Abbiamo bisogno di cibo, di acqua, di aria. Abbiamo bisogno di un qualche riparo che ci protegga dalle intemperie. Questi sono bisogni comuni non solo a tutti gli esseri umani, ma anche a innumerevoli miliardi di altre creature che popolano la terra. C'e' pero' un bisogno che sentono solo gli esseri umani. Qual e'? La religione.
Molti sociologi sottolineano che con tutta probabilita', le questioni spirituali faranno sempre parte del modo di pensare dell'uomo. Da che mondo e' mondo, l'uomo ha sempre provato il bisogno di adorare. Per secoli la maggioranza delle persone ha cercato di soddisfare questo bisogno attraverso la religione organizzata. Ma le cose stanno cambiando. In molte nazioni industrializzate sempre piu' persone abbandonano le chiese. Molti, semplicemente, non si sentono spiritualmente arricchiti o appagati frequentando le funzioni religiose. Come mai tante persone di ogni eta' abbandonano la propria chiesa? A quanto pare, molti ne sono rimasti delusi.
Questa tendenza significa forse la fine della religione? Niente affatto. Cosa sta prendendo il posto delle chiese tradizionali? Quello che in sociologia delle religione viene definito "religione personale", "religione invisibile" o "religione a la carte". Altri parlano di fede "su misura" o "secondo il proprio gusto". Molti considerano la religione come un buffet, scegliendo qua e là le credenze che più li attirano. Alla fine la religione istituzionale viene accantonata e sostituita da una "forma sociale di religione". L'individuo, in pratica, si forma una filosofia di vita scegliendosi alcune idee in campo spirituale e poi costruendosi con queste nozioni una sua religione personale.

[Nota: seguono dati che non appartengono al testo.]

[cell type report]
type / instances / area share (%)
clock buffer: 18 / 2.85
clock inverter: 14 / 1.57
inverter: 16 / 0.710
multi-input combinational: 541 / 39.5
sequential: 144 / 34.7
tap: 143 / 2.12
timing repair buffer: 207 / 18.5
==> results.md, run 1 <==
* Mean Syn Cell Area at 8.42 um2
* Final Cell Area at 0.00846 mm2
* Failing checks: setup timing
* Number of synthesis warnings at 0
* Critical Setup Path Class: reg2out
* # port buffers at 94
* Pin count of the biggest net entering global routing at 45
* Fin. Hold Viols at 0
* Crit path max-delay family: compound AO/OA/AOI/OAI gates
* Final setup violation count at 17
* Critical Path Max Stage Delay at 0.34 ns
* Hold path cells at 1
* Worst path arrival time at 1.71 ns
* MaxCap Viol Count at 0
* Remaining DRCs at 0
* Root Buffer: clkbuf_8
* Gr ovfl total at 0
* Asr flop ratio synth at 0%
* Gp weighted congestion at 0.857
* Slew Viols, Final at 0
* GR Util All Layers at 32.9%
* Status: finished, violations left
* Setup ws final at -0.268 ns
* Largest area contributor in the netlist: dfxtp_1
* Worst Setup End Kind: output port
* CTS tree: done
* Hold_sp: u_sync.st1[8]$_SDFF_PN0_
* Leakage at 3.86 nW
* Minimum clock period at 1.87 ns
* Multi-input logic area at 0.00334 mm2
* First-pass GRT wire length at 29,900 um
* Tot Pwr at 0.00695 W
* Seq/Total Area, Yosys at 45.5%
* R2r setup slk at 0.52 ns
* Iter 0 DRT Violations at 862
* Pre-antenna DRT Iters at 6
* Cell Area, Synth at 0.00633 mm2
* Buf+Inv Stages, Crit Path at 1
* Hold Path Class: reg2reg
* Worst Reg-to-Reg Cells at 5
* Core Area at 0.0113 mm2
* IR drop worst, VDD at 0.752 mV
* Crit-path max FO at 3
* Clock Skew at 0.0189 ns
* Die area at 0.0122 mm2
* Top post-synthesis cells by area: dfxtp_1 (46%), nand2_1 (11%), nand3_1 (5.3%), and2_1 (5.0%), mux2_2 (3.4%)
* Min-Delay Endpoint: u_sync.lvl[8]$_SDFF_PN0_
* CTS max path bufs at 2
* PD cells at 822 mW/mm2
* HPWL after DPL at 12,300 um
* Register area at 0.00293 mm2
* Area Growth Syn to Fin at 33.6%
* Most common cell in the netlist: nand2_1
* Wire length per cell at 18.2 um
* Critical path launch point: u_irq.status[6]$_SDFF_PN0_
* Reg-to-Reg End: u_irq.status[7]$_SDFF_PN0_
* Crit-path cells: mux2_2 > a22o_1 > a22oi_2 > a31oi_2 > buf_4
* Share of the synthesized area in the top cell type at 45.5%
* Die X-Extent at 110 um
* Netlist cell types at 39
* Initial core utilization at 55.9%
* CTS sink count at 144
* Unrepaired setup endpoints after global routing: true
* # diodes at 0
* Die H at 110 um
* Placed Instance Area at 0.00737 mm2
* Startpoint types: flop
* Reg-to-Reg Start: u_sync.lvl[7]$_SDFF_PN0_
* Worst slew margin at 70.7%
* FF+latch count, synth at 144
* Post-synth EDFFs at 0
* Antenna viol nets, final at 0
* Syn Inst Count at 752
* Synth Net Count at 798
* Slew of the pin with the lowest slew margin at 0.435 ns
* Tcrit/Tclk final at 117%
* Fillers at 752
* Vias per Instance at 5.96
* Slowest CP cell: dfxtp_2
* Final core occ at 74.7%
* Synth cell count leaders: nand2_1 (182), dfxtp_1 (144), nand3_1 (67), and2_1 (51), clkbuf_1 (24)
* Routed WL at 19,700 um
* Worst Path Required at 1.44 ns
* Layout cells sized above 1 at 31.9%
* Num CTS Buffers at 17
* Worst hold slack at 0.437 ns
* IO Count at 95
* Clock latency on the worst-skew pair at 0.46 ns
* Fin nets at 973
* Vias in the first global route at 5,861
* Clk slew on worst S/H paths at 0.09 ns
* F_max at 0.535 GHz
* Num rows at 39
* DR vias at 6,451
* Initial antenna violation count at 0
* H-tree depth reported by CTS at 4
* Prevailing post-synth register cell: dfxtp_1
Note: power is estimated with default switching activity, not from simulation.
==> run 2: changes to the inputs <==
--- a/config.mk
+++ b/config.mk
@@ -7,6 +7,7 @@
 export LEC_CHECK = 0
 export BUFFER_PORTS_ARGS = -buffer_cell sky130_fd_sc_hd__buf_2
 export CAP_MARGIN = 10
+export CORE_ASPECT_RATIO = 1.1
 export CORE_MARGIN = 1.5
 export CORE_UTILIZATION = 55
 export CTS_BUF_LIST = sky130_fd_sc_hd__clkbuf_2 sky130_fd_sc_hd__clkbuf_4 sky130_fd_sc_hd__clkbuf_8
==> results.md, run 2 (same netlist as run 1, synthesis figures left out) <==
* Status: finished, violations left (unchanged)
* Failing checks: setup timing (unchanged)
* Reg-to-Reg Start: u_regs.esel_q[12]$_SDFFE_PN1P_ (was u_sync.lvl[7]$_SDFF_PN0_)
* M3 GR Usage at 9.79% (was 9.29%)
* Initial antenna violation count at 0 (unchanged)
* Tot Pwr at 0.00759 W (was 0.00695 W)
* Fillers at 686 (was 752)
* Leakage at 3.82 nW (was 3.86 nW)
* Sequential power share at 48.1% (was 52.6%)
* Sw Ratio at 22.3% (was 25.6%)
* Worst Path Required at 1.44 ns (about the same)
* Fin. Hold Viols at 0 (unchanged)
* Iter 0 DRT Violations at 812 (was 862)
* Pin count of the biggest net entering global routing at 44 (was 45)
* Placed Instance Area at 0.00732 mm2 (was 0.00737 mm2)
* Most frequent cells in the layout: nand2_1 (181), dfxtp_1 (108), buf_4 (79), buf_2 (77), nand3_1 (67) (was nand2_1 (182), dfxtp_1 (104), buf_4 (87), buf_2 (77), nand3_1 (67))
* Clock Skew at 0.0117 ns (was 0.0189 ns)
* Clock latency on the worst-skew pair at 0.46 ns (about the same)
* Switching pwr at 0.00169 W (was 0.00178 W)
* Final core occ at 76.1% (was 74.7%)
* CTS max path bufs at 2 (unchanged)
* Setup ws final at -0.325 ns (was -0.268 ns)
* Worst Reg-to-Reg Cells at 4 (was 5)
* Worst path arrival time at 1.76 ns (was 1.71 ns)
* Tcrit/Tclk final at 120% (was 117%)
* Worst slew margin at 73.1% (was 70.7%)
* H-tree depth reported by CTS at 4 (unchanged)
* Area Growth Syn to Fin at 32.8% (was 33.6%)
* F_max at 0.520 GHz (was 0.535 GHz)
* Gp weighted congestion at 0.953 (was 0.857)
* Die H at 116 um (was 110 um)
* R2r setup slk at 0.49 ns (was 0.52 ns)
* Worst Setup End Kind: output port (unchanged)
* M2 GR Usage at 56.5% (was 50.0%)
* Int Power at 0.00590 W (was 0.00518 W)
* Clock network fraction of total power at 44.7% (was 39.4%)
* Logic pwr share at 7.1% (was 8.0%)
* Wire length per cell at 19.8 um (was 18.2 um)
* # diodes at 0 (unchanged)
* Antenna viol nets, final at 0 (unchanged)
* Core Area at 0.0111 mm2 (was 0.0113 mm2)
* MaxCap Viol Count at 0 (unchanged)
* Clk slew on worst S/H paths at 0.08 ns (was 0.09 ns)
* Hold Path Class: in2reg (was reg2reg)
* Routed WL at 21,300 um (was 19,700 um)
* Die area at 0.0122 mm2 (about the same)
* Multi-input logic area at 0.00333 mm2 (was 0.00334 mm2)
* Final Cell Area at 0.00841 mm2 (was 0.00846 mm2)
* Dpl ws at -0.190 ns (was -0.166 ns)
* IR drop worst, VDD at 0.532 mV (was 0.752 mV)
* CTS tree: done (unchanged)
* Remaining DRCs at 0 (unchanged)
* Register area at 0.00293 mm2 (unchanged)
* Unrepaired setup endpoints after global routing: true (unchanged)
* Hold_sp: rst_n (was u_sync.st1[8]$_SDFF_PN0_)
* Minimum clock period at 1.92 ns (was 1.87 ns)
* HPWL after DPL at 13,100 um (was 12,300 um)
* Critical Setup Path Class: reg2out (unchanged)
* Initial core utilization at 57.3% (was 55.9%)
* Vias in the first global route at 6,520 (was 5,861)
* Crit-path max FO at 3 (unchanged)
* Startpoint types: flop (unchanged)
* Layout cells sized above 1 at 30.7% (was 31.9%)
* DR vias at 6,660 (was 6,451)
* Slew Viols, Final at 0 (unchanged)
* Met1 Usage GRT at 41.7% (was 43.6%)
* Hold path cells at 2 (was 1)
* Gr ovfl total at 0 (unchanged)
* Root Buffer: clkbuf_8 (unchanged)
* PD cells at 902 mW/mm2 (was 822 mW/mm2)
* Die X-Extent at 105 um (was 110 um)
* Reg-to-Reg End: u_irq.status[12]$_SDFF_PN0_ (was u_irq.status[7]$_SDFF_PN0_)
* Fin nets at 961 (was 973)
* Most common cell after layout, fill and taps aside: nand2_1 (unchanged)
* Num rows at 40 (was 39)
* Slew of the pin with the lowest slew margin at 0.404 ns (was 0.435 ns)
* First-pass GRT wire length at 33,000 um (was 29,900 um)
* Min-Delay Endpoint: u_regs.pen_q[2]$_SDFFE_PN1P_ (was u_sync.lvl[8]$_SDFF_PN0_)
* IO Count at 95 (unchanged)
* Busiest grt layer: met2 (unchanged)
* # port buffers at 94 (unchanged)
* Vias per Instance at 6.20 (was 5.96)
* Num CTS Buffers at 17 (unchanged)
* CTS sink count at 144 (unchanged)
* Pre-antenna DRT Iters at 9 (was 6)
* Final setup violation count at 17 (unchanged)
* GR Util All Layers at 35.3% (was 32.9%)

Ma e' una soluzione accettabile e funzionale? Uno studio su questo argomento osserva: "Ora notiamo una grande propensione a credere quasi a qualsiasi cosa si possa immaginare, ma senza alcun criterio. E quando poi cerchiamo di valutare in che modo queste idee personali influenzano la vita delle persone, risulta che praticamente non offrono nessuna guida. Non esiste un'autorità morale suprema. Per cui in realtà di concreto non c'e' nulla". Si parla cosi' di "dio frammentato ", perche' chi la pensa in questo modo "attinge alla dottrina tradizionale un pezzo qua e un pezzo la'".
Ma scusate, vi sembra ragionevole basare le proprie credenze religiose - e persino le proprie speranze per il futuro - su idee cosi' vaghe, inconsistenti e frammentarie?
Compagnia, fratellanza e solidarietà sono cose che da tempo stanno a cuore ai credenti. Ma se una religione e' personale per definizione, come puo' soddisfare questi bisogni? Non e' forse vero che una religione del genere, in cui "ogni uomo e' una chiesa a se'", non fa che moltiplicare e approfondire le divisioni religiose tra la gente?
Farsi una religione personale è una forma di anarchia spirituale che di certo non arricchisce la nostra epoca e sembra non possa offrire risposte attendibili e coerenti alle domande della vita. Di certo non unisce le persone e soddisfa il bisogno umano di una guida morale. Qualcuno ha scritto: "Quando con il termine 'fede' si intende tutto, non si intende niente. E quando non c'è mai bisogno di definire la libertà, questa ne esce indebolita".